PDA

View Full Version : when is deviation from the baseline 'significant'?


itaja
10-12-2009, 07:51 PM
Here's a sample problem:

Let's say I have a collection of 10,000 documents on a particular theme. Each document is associated with one or more of 200 authors. Some authors are more prolific than others (i.e. they have more documents attributed to them in the corpus). We are able to calculate the number of records associated with each author. The numbers (and percentage of total documents) for the most-prolific authors are:

Author A: 2,700 records (27.0%)
Author B: 1,300 records (13.0%)
Author C: 1,100 records (11.0%)
Author D: 900 records (9.0%)
Author E: 800 records (8.0%)
Author F: 700 records (7.0%)
Author G: 580 records (5.8%)
Author H: 400 records (4.0%)
Author I: 320 records (3.2%)
Author J: 230 records (2.3%)

Now, let's say that we have a fancy document clustering widget that takes the 10,000 record corpus and organizes it into 200 clusters of records that range in size from 200 to 15 records, where documents in each cluster are semantically related to each other (i.e. each document cluster represents a distinct "sub-theme" or topic).
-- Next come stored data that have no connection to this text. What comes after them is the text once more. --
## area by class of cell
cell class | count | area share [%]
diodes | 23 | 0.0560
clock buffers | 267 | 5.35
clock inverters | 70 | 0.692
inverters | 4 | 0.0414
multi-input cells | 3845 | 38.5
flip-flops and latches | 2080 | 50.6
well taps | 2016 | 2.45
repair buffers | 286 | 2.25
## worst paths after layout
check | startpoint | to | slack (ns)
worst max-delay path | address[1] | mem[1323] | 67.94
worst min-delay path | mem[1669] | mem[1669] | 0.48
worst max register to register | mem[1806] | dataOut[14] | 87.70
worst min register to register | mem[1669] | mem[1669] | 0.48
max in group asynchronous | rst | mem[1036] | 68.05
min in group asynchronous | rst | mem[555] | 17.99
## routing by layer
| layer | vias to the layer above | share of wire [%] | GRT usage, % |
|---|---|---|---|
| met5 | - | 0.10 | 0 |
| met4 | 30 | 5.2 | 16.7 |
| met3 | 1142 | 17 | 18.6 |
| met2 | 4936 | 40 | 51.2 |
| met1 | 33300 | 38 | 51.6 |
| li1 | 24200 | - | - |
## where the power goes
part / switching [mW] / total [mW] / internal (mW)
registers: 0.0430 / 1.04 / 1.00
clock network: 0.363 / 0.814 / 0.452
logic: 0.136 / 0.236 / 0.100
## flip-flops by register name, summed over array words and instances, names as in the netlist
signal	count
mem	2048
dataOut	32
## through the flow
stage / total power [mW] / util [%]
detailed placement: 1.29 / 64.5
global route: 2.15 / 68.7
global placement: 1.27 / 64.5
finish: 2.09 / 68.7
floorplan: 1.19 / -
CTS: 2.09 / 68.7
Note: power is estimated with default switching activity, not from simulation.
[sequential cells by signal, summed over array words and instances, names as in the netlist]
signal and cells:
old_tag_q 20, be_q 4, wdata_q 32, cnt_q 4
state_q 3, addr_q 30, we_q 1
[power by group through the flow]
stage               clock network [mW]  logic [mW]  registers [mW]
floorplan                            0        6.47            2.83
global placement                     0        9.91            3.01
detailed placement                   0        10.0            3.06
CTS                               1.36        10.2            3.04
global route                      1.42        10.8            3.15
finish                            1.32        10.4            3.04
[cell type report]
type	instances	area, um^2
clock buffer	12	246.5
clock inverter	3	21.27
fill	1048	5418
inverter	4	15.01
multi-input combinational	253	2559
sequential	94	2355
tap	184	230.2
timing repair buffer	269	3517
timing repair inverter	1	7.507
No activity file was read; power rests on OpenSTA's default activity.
### config.mk
export PLATFORM = sky130hd
export DESIGN_NAME = seq_shift_unit
export DESIGN_NICKNAME = d
export VERILOG_FILES = /design/src/rtl/seq_shift_pkg.sv /design/src/rtl/shift_step.sv /design/src/rtl/seq_shift_unit.sv
export SDC_FILE = /design/constraint.sdc
export NUM_CORES = 1
export LEC_CHECK = 0
export CORE_MARGIN = 4
export CORE_UTILIZATION = 39
export CTS_BUF_LIST = sky130_fd_sc_hd__clkbuf_16
export DETAILED_ROUTE_END_ITERATION = 6
export DONT_BUFFER_PORTS = 1
export PLACE_DENSITY = 0.61
export SYNTH_ARGS = -nofsm -noshare
export SYNTH_HDL_FRONTEND = slang
export SYNTH_SLANG_ARGS = --single-unit
### constraint.sdc
create_clock -name clock -period 1.46 [get_ports clock]
set_input_delay 0.073 -clock clock [delete_from_list [all_inputs] [get_ports clock]]
set_output_delay 0.073 -clock clock [all_outputs]
set_load 0.005 [all_outputs]
### src/rtl/seq_shift_pkg.sv
// Shared encodings for the sequential shift unit: shift modes and FSM states.
package seq_shift_pkg;

    localparam logic [2:0] MODE_ROL  = 3'd0;
    localparam logic [2:0] MODE_ROR  = 3'd1;
    localparam logic [2:0] MODE_LSL  = 3'd2;
    localparam logic [2:0] MODE_LSR  = 3'd3;
    localparam logic [2:0] MODE_ASR  = 3'd4;
    localparam logic [2:0] MODE_SSL  = 3'd5;
    localparam logic [2:0] MODE_SSR  = 3'd6;
    localparam logic [2:0] MODE_RSVD = 3'd7;

    typedef enum logic [1:0] {
        ST_IDLE  = 2'd0,
        ST_SHIFT = 2'd1,
        ST_DONE  = 2'd2
    } state_t;

endpackage

### src/rtl/shift_step.sv
// One-bit shift/rotate step: combinational next value and carry for a given mode.
module shift_step
    import seq_shift_pkg::*;
#(
    parameter int unsigned WIDTH = 8
) (
    input  logic [WIDTH-1:0] i_q,
    input  logic [2:0]       i_mode,
    input  logic             i_serial_in,
    input  logic             i_carry,
    output logic [WIDTH-1:0] o_q,
    output logic             o_carry
);

    always_comb begin
        o_q     = i_q;
        o_carry = i_carry;
        case (i_mode)
            MODE_ROL: begin
                o_q     = {i_q[WIDTH-2:0], i_q[WIDTH-1]};
                o_carry = i_q[WIDTH-1];
            end
            MODE_ROR: begin
                o_q     = {i_q[0], i_q[WIDTH-1:1]};
                o_carry = i_q[0];
            end
            MODE_LSL: begin
                o_q     = {i_q[WIDTH-2:0], 1'b0};
                o_carry = i_q[WIDTH-1];
            end
            MODE_LSR: begin
                o_q     = {1'b0, i_q[WIDTH-1:1]};
                o_carry = i_q[0];
            end
            MODE_ASR: begin
                o_q     = {i_q[WIDTH-1], i_q[WIDTH-1:1]};
                o_carry = i_q[0];
            end
            MODE_SSL: begin
                o_q     = {i_q[WIDTH-2:0], i_serial_in};
                o_carry = i_q[WIDTH-1];
            end
            MODE_SSR: begin
                o_q     = {i_serial_in, i_q[WIDTH-1:1]};
                o_carry = i_q[0];
            end
            default: begin
                // Reserved mode still consumes a step slot but leaves state untouched.
                o_q     = i_q;
                o_carry = i_carry;
            end
        endcase
    end

endmodule

### src/rtl/seq_shift_unit.sv
// WIDTH-bit load/shift register that runs a multi-bit shift one bit per clock
// under a start/busy/done handshake.
module seq_shift_unit
    import seq_shift_pkg::*;
#(
    parameter int unsigned WIDTH   = 8,
    parameter int unsigned COUNT_W = 4
) (
    input  logic               clock,
    input  logic               resetn,
    input  logic               ParallelLoadn,
    input  logic [WIDTH-1:0]   Data_IN,
    input  logic               start,
    input  logic [2:0]         mode,
    input  logic [COUNT_W-1:0] amount,
    input  logic               serial_in,
    output logic [WIDTH-1:0]   Q,
    output logic               carry_out,
    output logic               busy,
    output logic               done
);

    localparam logic [COUNT_W-1:0] ONE = COUNT_W'(1);

    state_t             r_state;
    state_t             w_state_next;
    logic [WIDTH-1:0]   r_q;
    logic               r_carry;
    logic [COUNT_W-1:0] r_count;
    logic [2:0]         r_mode;
    logic [WIDTH-1:0]   w_q_step;
    logic               w_carry_step;

    shift_step #(
        .WIDTH (WIDTH)
    ) u_step (
        .i_q         (r_q),
        .i_mode      (r_mode),
        .i_serial_in (serial_in),
        .i_carry     (r_carry),
        .o_q         (w_q_step),
        .o_carry     (w_carry_step)
    );

    always_ff @(posedge clock or negedge resetn) begin
        if (!resetn) begin
            r_state <= ST_IDLE;
        end else begin
            r_state <= w_state_next;
        end
    end

    always_comb begin
        w_state_next = r_state;
        case (r_state)
            ST_IDLE: begin
                // Load wins over start; a dropped start never leaves IDLE.
                if (ParallelLoadn && start) begin
                    w_state_next = (amount == '0) ? ST_DONE : ST_SHIFT;
                end
            end
            ST_SHIFT: begin
                if (r_count == ONE) begin
                    w_state_next = ST_DONE;
                end
            end
            ST_DONE: w_state_next = ST_IDLE;
            default: w_state_next = ST_IDLE;
        endcase
    end

    always_ff @(posedge clock or negedge resetn) begin
        if (!resetn) begin
            r_q     <= '0;
            r_carry <= 1'b0;
            r_count <= '0;
            r_mode  <= MODE_ROL;
        end else begin
            case (r_state)
                ST_IDLE: begin
                    if (!ParallelLoadn) begin
                        r_q     <= Data_IN;
                        r_carry <= 1'b0;
                    end else if (start) begin
                        r_mode  <= mode;
                        r_count <= amount;
                    end
                end
                ST_SHIFT: begin
                    r_q     <= w_q_step;
                    r_carry <= w_carry_step;
                    r_count <= r_count - ONE;
                end
                default: ;
            endcase
        end
    end

    assign Q         = r_q;
    assign carry_out = r_carry;
    assign busy      = (r_state != ST_IDLE);
    assign done      = (r_state == ST_DONE);

endmodule

# Word level (Yosys, flattened, before mapping)
# Cells that the tools add are included.
# W data, S select, Z words.
[word_totals]
latchBits = 0
memories = 0
regBits = 18
romBits = 0
ram_bits = 0
out_inout_bits = 11
[op_classes]
order_cmp = 0
add_sub_neg = 1
n_mux = 13
multipliers = 0
shifts = 0
reduce_logical = 14
div = 0
n_eq_ne = 18
bitwise_logic = 0
[ops]
columns = ["cell", "n"]
rows = [
  ["$pmux W8 S7", 1],
  ["$pmux W8 S2", 1],
  ["$ne A2 B2 Y1 const B", 6],
  ["$reduce_and A3 Y1", 4],
  ["$eq A3 B3 Y1 const B", 3],
  ["$mux W4", 2],
  ["$mux W8", 1],
  ["$ne A8 B1 Y1 const B", 1],
  ["$pmux W4 S2", 1],
  ["$ne A7 B1 Y1 const B", 1],
  ["$eq A3 B2 Y1 const B", 2],
  ["$mux W2", 3],
  ["$eq A4 B1 Y1 const B", 1],
  ["$logic_not A4 Y1", 1],
  ["$pmux W1 S2", 2],
  ["$pmux W2 S2", 1],
  ["$reduce_and A4 Y1", 1],
  ["$reduce_bool A2 Y1", 2],
  ["$reduce_or A4 Y1", 1],
  ["$sub A4 B1 Y4 const B", 1],
  ["$eq A3 B1 Y1 const B", 1],
  ["$logic_not A3 Y1", 1],
  ["$ne A3 B3 Y1 const B", 1],
  ["$reduce_or A3 Y1", 1],
  ["other kinds (6)", 6],
]

# Logic depth before layout (Yosys ltp)
# Gate-level depths: netlist of the first run.
[logic_depth]
ltp_word = 4
mapped_depth = 6
ltp_nobuf = 5

# By module
# From an unflattened synthesis of the first run, not the netlist that was laid out.
[hier_totals]
cells_unflattened = 147
hier_area_um2 = 1387.6
[modules_own_cells]
columns = ["module", "area_each_um2", "cells_per_inst", "instances", "seq_area_each_um2"]
rows = [
  ["seq_shift_unit", 975.9, 94, 1, 450.4],
  ["shift_step", 411.6, 53, 1, 0.0],
]

# Worst setup path after synthesis of the first run
# OpenSTA, ideal clock, no wires.
[synth_path]
path_kind = "register to register"
start = "reg r_mode[2]"
end = "reg r_q[3] (netlist: Q[3])"
path_slack_ps = 41
n_path_buf = 2
arrival_ps = 1286
path_stages_with_launch = 7
setup_ps = 132
t_required_ps = 1328
path_cell_list = "dfrtp_1 -> buf_2 -> xnor2_2 -> buf_2 -> nor2b_1 -> a211oi_1 -> o22ai_1"
[synth_between]
elab_chain_cells = 3
word_cells_on_any_way = 11
[synth_lines]
columns = ["element", "line", "text"]
rows = [
  ["start: declaration", "seq_shift_unit.sv:30", "logic [2:0] r_mode;"],
  ["start signal: assignment", "seq_shift_unit.sv:85", "r_mode <= mode;"],
  ["$eq A3 B3 Y1 (tied with other cells)", "shift_step.sv:18", "case (i_mode)"],
  ["$pmux W8 S7 / $ne A8 B1 Y1 (equally long branches)", "--", ""],
  ["$pmux W8 S2 / $reduce_and A3 Y1 (equally long branches)", "--", ""],
  ["end signal: assignment", "seq_shift_unit.sv:82", "r_q <= Data_IN;"],
  ["end signal: assignment", "seq_shift_unit.sv:90", "r_q <= w_q_step;"],
  ["end: declaration", "seq_shift_unit.sv:27", "logic [WIDTH-1:0] r_q;"],
]
# Parallel ways exist; a longest one is shown, timed or not.
# A chain may end at the register's enable or synchronous reset.

# Final worst setup path of the first run
[layout_path]
start = "reg r_state[0]"
end = "reg r_mode[0]"
[layout_between]
elab_chain_cells = 2
[layout_lines]
columns = ["element", "line", "text"]
rows = [
  ["start: declaration", "seq_shift_unit.sv:25", "state_t r_state;"],
  ["start signal: assignment", "seq_shift_unit.sv:49", "r_state <= w_state_next;"],
  ["$logic_not A2 Y1", "seq_shift_unit.sv:79", "case (r_state)"],
  ["$reduce_and A3 Y1 (no source line)", "--", ""],
]
# No other way between the ends.

==> results.md, run 1 <==
- Status: completed
- Final wirelength: 2665 um
- Hold WC Path Type: input port to flip-flop
- Cell with the most instances after synthesis: dfrtp_1
- DRT iter0 DRCs: 58
- Via count: 992
- Synth async-reset ratio: 100.0%
- Crit. End Element: flip-flop
- WP data required: 1590 ps
- Slew Viols, Final: 0
- Clock-pin slew on the worst setup and hold paths: 50 ps
- Leakage power: 0.5849 nW
- Grt ovf: 0
- Placement Setup Slack: 52.28 ps
- Finish-stage setup viols: 0
- PD cells: 2547 nW/um^2
- # rows: 19
- Clock sinks: 18
- Crit Path Class: flip-flop to flip-flop
- VDD IR max: 1.058 mV
- Layout area overhead: 19.83%
- First-pass GRT wire length: 4547 um
- Area contributors post-synth: dfrtp_1 39%, nor2b_1 5.9%, mux2_2 3.9%, a211oi_1 3.2%, inv_1 3.2%
- Setup ws final: 66.88 ps
- Share of cells above drive strength 1: 22.86%
- Most frequent cells after synthesis: 18 x dfrtp_1, 11 x nor2b_1, 10 x inv_1
- Die span in y: 62.71 um
- TritonCTS clock tree: yes
- GRT Total Usage: 14.56%
- Vias per cell: 5.801
- DR pass1 iterations: 4
- Final Hold Fails: 0
- Skew final: 1.630 ps
- ANT nets after route: 0
- Sequential share of power: 31.3%
- Yosys top cell area share: 38.59%
- I/O Buffers: 0
- Sequential cell area fraction in the yosys report: 38.59%
- Max cap viols: 0
- Area leader, netlist: dfrtp_1
- Least-Margin Pin Slew: 851.5 ps
- CTS Buf Count: 3
- Post-route DRC: 0
- Critical Path Start Type: flip-flop
- Synth Flop Type: dfrtp_1
- RSZ-0062 raised after global routing: false
- WL per Instance: 15.58 um
- Core Footprint: 2805 sq um
- Syn_nets: 149
- Crit share post-route: 95.42%
- Die Area: 3933 sq um
- Final Core Density: 49.87%
- CTS root buf: clkbuf_16
- Sum of negative setup slack: 0 ps
- FILL cells: 279
- Fmax: 717.8 MHz
- Io pins: 31
- Layout net count: 163
- Final Wtd Congestion: 0.7858
- Die W: 62.71 um
- CP Max Fanout: 5
- CP Data Arrival Time: 1530 ps
- Post-route minimum period: 1393 ps
- Relative slew slack: 43.05%
- Worst skew pair latency: 250 ps
- Comb pwr share: 53.1%
- Sw Pwr: 0.001448 W
- EDFF count, synth: 0
- Ant diodes: 0
- Starting Density: 41.61%
- Initial antenna violation count: 0
- DPL Wire Length: 1965 um
- Syn. warnings: 0
- Switching share of total power: 40.63%
- Post-Syn Instances: 127
- Max Root-Sink Buffers: 2
- Synth Cell Area: 1167 sq um
- Vias in the first global route: 1010
- Largest net degree at the start of global routing: 19
- Synth Register Bits: 18
- Clk pwr share: 15.6%
- Netlist cell types: 41
- Syn Area/Cell: 9.192 sq um
- Htree depth: 1
- P_int: 0.002115 W
==> power groups by stage <==
stage	Combinational, W	Clock (W)	Sequential, W
final	0.00189	0.000555	0.00111
after global routing	0.00211	0.000588	0.00117
after CTS	0.00186	0.000570	0.00111
after detailed placement	0.00183	0	0.00112
after global placement	0.00179	0	0.00110
after floorplan	0.00149	0	0.000989
==> area by class of cell <==
class | count | area, sq um | area share (%)
Clock buffer | 3 | 75.07 | 5.367
Clock inverter | 1 | 3.754 | 0.2683
Inverter | 10 | 37.54 | 2.683
Multi-Input combinational cell | 90 | 639.4 | 45.71
Sequential cell | 18 | 452.9 | 32.38
Tap cell | 31 | 38.79 | 2.773
Timing Repair Buffer | 18 | 151.4 | 10.82
==> state kept, by name, indices dropped and copies added, names as in the netlist <==
register   cells
Q              8
carry_out      1
r_count        4
r_mode         3
r_state        2
==> worst max-delay path, stage by stage, from the launching register on <==
cell,delay (ps)
dfrtp_1,410
or2_2,350
nor2_4,160
mux2_2,350
==> worst paths after layout <==
check / start / to / slack, ps / cells after the start
max: r_state[0] / r_mode[0] / 70 / 3
min: Data_IN[4] / Q[4] / 9 / 2
max reg2reg: r_state[0] / r_mode[0] / 70 / 3
min in group asynchronous: resetn / carry_out / 380 / 1
max in group asynchronous: resetn / r_mode[2] / 500 / 1
min reg2reg: r_count[0] / r_count[0] / 560 / 1
==> stage by stage <==
| stage | power [W] | cell area, sq um | std cells | hold slack, ps |
|---|---|---|---|---|
| after global placement | 0.002889 | 1251 | 162 | -221.9 |
| after CTS | 0.003545 | 1380 | 171 | 6.639 |
| final | 0.003563 | 1399 | 171 | 8.861 |
| after floorplan | 0.002475 | 1167 | 127 | -222.6 |
| after detailed placement | 0.002949 | 1251 | 162 | -222.0 |
| after global routing | 0.003861 | 1399 | 171 | 23.16 |
==> cell usage in the layout (no fill, tap or decap), types with 2 or more instances in the layout <==
| cell type | n |
|---|---|
| a211oi_1 | 5 |
| a21oi_1 | 7 |
| a31oi_1 | 3 |
| buf_4 | 12 |
| clkbuf_16 | 3 |
| dfrtp_1 | 16 |
| dfrtp_2 | 2 |
| dlygate4sd3_1 | 5 |
| ha_1 | 2 |
| inv_1 | 10 |
| mux2_2 | 4 |
| nand2_1 | 4 |
| nand3b_1 | 2 |
| nor2_1 | 8 |
| nor2b_1 | 11 |
| nor3_1 | 4 |
| o21ai_0 | 6 |
| o21ai_1 | 4 |
| o22ai_1 | 5 |
==> routing by layer <==
metal | global-route usage [%] | up-vias | share of wire, %
met1 | 16.65 | 477 | 45
met5 | 0 | - | 0
met2 | 24.10 | 25 | 46
met4 | 7.438 | 0 | 2.1
li1 | - | 485 | -
met3 | 4.856 | 5 | 6.9
==> cell families after synthesis <==
logic type / Yosys count / share of synthesized area, %
fa+ha+maj: 2 / 2.143
flops: 18 / 38.59
xor+xnor: 2 / 2.144
compound gates: 44 / 26.80
simple gates: 37 / 17.90
buf+inv: 19 / 7.716
mux: 5 / 4.716
==> what timing repair did <==
item                                   4_1_cts  5_1_grt
setup buffers                                0        0
resized for setup                            0        5
endpoints found under the hold margin       22        0
hold buffers                                 5        0
setup endpoints to repair                    0       10
Note: power is estimated with default switching activity, not from simulation.
==> run 2: changes to the inputs <==
--- a/config.mk
+++ b/config.mk
@@ -10,7 +10,9 @@
 export CTS_BUF_LIST = sky130_fd_sc_hd__clkbuf_16
 export DETAILED_ROUTE_END_ITERATION = 6
 export DONT_BUFFER_PORTS = 1
+export HOLD_SLACK_MARGIN = 0.05
 export PLACE_DENSITY = 0.61
 export SYNTH_ARGS = -nofsm -noshare
 export SYNTH_HDL_FRONTEND = slang
+export SYNTH_HIERARCHICAL = 1
 export SYNTH_SLANG_ARGS = --single-unit
==> run 2 against run 1 <==
  * Global-route usage up 1.7 points
  * Sequential share of layout area down 5.4 points
  * Synthesized cell count up 16%
  * Setup slack better by 7.8 ps
  * Clock power down 3%
  * First-iteration DRC count up 84%
  * Register-to-register slack about the same
  * Cell count up 23%
  * Sequential power up 5%
  * Clock skew about the same
  * Critical path depth up 3
  * Critical endpoint is now Q[5]
  * Largest power group unchanged
==> results.md, run 2 <==
- EDFF count, synth: 0 (unchanged)
- Crit Path Class: flip-flop to flip-flop
- Crit-path cells: clkbuf_4, mux2i_1, a21oi_1, o21bai_1, a22oi_1, o21ai_0
- Ant diodes: 0 (unchanged)
- Skew final: 1.595 ps (-0.03467 ps)
- Clock-pin slew on the worst setup and hold paths: 50 ps (about the same)
- Slew Viols, Final: 0 (unchanged)
- Area leader, netlist: dfrtp_1
- Crit. End Element: flip-flop
- Core Footprint: 3390 sq um (+21%)
- Least-Margin Pin Slew: 846.1 ps (-5.446 ps)
- Max Root-Sink Buffers: 2 (unchanged)
- Fmax: 721.8 MHz (+0.56%)
- Grt met3 use: 2.995% (-1.9 points)
- RSZ-0062 raised after global routing: false
- Yosys top cell area share: 32.46% (-6.1 points)
- FILL cells: 321 (+15%)
- Most frequent cells after synthesis: 19 x mux2i_1, 19 x o21ai_0, 18 x dfrtp_1
- Commonest non-fill, non-tap cell in the layout: mux2i_1
- Worst reg-to-reg path cell count: 6 (+3)
- First-pass GRT wire length: 5720 um (+26%)
- Synth Flop Type: dfrtp_1
- CTS root buf: clkbuf_16
- Die span in y: 67.65 um (+7.9%)
- I/O Buffers: 0 (unchanged)
- Io pins: 31 (unchanged)
- Critical Path Start Type: flip-flop
- Final wirelength: 3479 um (+31%)
- Post-route minimum period: 1385 ps (-7.760 ps)
- Slowest CP cell: dfrtp_2
- Setup ws final: 74.64 ps (+7.760 ps)
- Syn Area/Cell: 9.439 sq um (+2.7%)
- Worst R2R Setup Slack: 70 ps (about the same)
- Placed Cells: 196 (+21%)
- Post-route DRC: 0 (unchanged)
- Die W: 67.65 um (+7.9%)
- Gr busiest metal: met2
- Clock sinks: 18 (unchanged)
- WP data required: 1580 ps (about the same)
- Finish-stage setup viols: 0 (unchanged)
- Sequential share of power: 31.0% (-0.3 points)
- VDD IR max: 0.7316 mV (-31%)
- PD cells: 2246 nW/um^2 (-12%)
- Share of cells above drive strength 1: 22.42% (-0.43 points)
- CP Max Fanout: 5 (unchanged)
- Grt ovf: 0 (unchanged)
- Sw Pwr: 0.001564 W (+8.0%)
- WL per Instance: 16.49 um (+5.8%)
- Htree depth: 1 (unchanged)
- Reg2reg end: Q[5]
- Met1 GRT Util: 19.31% (+2.7 points)
- Area contributors post-synth: dfrtp_1 32%, mux2i_1 14%, a22oi_1 9.2%, o21ai_0 6.9%, a21oi_1 4.0%
- DRT iter0 DRCs: 107 (+84%)
- Comb pwr share: 54.6% (+1.5 points)
- Crit share post-route: 94.89% (-0.53 points)
- Status: completed
- Worst Setup SP: r_mode[1]
- Reg2reg start: r_mode[1]
- Placement Setup Slack: -35.14 ps (-87.41 ps)
- ANT nets after route: 0 (unchanged)
- DPL Wire Length: 2477 um (+26%)
- Total power: 0.003777 W (+6.0%)
- Via count: 1239 (+25%)
- Clk pwr share: 14.3% (-1.3 points)
- Leakage power: 0.7296 nW (+25%)
- Final Wtd Congestion: 0.8092 (+3.0%)
- Top delay family on crit path: compound AO/OA/AOI/OAI gates
- Slowest stage delay, CP: 390 ps (-20 ps)
- Fin cells: 211 (+23%)
- # rows: 21 (+2)
- Synth async-reset ratio: 100.0% (unchanged)
- Met2 GRT Util: 27.95% (+3.8 points)
- WP buf/inv: 1 (+1)
- Syn. warnings: 6 (+6)
- P_int: 0.002213 W (+4.6%)
- Final Core Density: 49.61% (-0.25 points)
- Relative slew slack: 43.41% (+0.36 points)
- Final Hold Fails: 0 (unchanged)
- Switching share of total power: 41.40% (+0.77 points)
- Starting Density: 40.94% (-0.68 points)
- CTS Buf Count: 3 (unchanged)
- GRT Total Usage: 16.27% (+1.7 points)
- Initial antenna violation count: 0 (unchanged)
- Largest net degree at the start of global routing: 23 (+4)
- Die Area: 4577 sq um (+16%)
- Synth Cell Area: 1388 sq um (+19%)
- DR pass1 iterations: 4 (unchanged)
- Vias per cell: 5.872 (+1.2%)
- Levels on crit path: 6 (+3)
- TritonCTS clock tree: yes
- Max reg flops: 8 (unchanged)
- CP Data Arrival Time: 1510 ps (-20 ps)
- Hold WC Path Type: input port to flip-flop
- Vias in the first global route: 1275 (+26%)
- Syn_nets: 169 (+13%)
- Post-Syn Instances: 147 (+16%)
- Layout area overhead: 21.19%
- Layout net count: 189 (+16%)
- Critical path destination: Q[5]
- Sequential cell area fraction in the yosys report: 32.46% (-6.1 points)
- Worst skew pair latency: 250 ps (about the same)
- Netlist cell types: 40 (-2.4%)
- Commonest cells after routing, fill and taps aside: 19 x mux2i_1, 17 x a22oi_1, 15 x dfrtp_1, 15 x buf_4, 14 x o21ai_0
- Max cap viols: 0 (unchanged)
- Synth Register Bits: 18 (unchanged)
## run 2: cell types whose count changed after synthesis, sizes merged, moves of 7 or more
cell,before,now
mux2i,1,19
a22oi,1,17
o21ai,10,20
nor2,10,2
nor2b,11,4
o21bai,0,7
## run 2: metal layers
layer | share of wire [%] | routed length, um | up-vias
met3 | 5.6 | 194 | 4
met5 | 0 | 0 | -
li1 | - | - | 597
met4 | 1.1 | 39 | 0
met2 | 51 | 1783 | 33
met1 | 42 | 1461 | 605
## run 2: final cells by class
type | count | area (sq um) | share of cell area [%]
Clock buffer | 3 | 75.07 | 4.464
Inverter | 5 | 18.77 | 1.116
Multi-Input combinational cell | 113 | 845.8 | 50.30
Sequential cell | 18 | 454.2 | 27.01
Tap cell | 46 | 57.56 | 3.423
Timing Repair Buffer | 26 | 230.2 | 13.69
## run 2: worst reg2reg max path: stages, from the launching register on
cell	delay, ps
dfrtp_2	390
clkbuf_4	180
mux2i_1	200
a21oi_1	80
o21bai_1	160
a22oi_1	150
o21ai_0	100
## run 2: repair_timing
action                     in CTS  in global routing
gates resized for setup         2                  8
hold buffers                    9                  0
buffers inserted                0                  3
setup endpoints to repair      10                  7
cloned                          0                  0
hold endpoints to repair       26                  0
## run 2: kinds of logic after synthesis
logic type / synth area share (%)
AO/OA/AOI/OAI: 28.58
adder cells (fa/ha/maj): 1.803
buffers and inverters: 6.763
flip-flops: 32.46
multiplexers: 17.22
AND/OR/NAND/NOR: 13.17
We're going to assume for the purpose of this exercise that the widget works perfectly and that each document can be assigned to only one cluster.

Now, let's say that we are interested in identifying topics (i.e. document clusters) that are anomalously associated with particular authors, where "anomalous" simply means deviating significantly from the global baseline distributions.

So, for instance, let's say that Author G (who is associated with 5.8% of the 10,000 overall records) has documents in 160 of the 200 document clusters, and a representation within those clusters ranging from 0.5% to 60% of total cluster records.

So here are my questions:

1. How big does a document cluster need to be and how large does a particular author's inter-cluster deviation need to be before the anomalous association between author and document cluster can be considered "significant" in this context? In the "Author G" example given above, for instance, let's say that his most over-represented clusters are as follows:

# cluster records \\ Author G records
15 \\ 9 (60%)
24 \\ 9 (37.5%)
18 \\ 4 (22.2%)
62 \\ 11 (17.7%)
16 \\ 2 (12.5%)
170 \\ 19 (11.2%)
30 \\ 3 (10%)
200 \\ 19 (9.5%)

Which of these show a "significant" over-representation, and how does one characterize/quantify the degree of confidence?

2. How can we reduce this type of calculation down to an equation and/or rule of thumb?

3. Are we missing any required data points to do this type of calculation?

Thanks for your thoughts and feedback...

(Needless to say, I am not a statistician... but I am grappling with a problem very much like this one and don't know how to proceed)

itaja
10-13-2009, 06:49 PM
OK, well, I had to forge ahead with this, so I came up with my own little equation to sort by deviation from the norm after correcting for sample (cluster size). Here's what I did:

2*((Sr-(Ss*Pp)/SQRT(Ss))

Where
Sr= 'sample records' (number of records for a particular author in a given sample (i.e. document cluster))

Ss = 'sample size' (total number of records in the document cluster in question)

Pp = 'population proportion' (calculated representation for the author in the full corpus)

So in descriptive language, Pp*Ss calculates an "expected" value for each author for each cluster; Sr-(Pp*Ss) calculates deviation from the expected value for each cluster; division by the square root of the sample size corrects for variation in sample size.

So I'll now give an easier question. What's wrong with the above?





Ss=

itaja
10-13-2009, 07:27 PM
Oh, and to make it more concrete, for the examples I gave for "Author G" in my initial post, here are the scores I came up with:

(Author G proportion in the population (Pp) = .058)

"Scores"

Cluster 1: 4.2 [Ss=15; Sr=9]
Cluster 2: 3.1 [Ss=24; Sr=9]
Cluster 3: 1.4 [Ss=18; Sr=4]
Cluster 4: 1.9 [Ss=62; Sr=11
Cluster 5: 0.5 [Ss=16; Sr=2]
Cluster 6: 1.4 [Ss=170; Sr=19]
Cluster 7: 0.5 [Ss=30; Sr=3]
Cluster 8: 1.0 [Ss=200; Sr=19]

So Cluster 1, with 9/15 records for Author G deviates most substantially from the global baseline; Cluster 2, with 9/24 records, is next in line, followed by Clusters 4, 6, 3, 8, 5, and 7.

A score of 0 would indicate zero deviation from the baseline. If I have figured this right, scores above ~2 would show significant deviation from the baseline at 95% confidence level. Scores of less than 1 would be within one standard deviation of global mean.

Yes? No?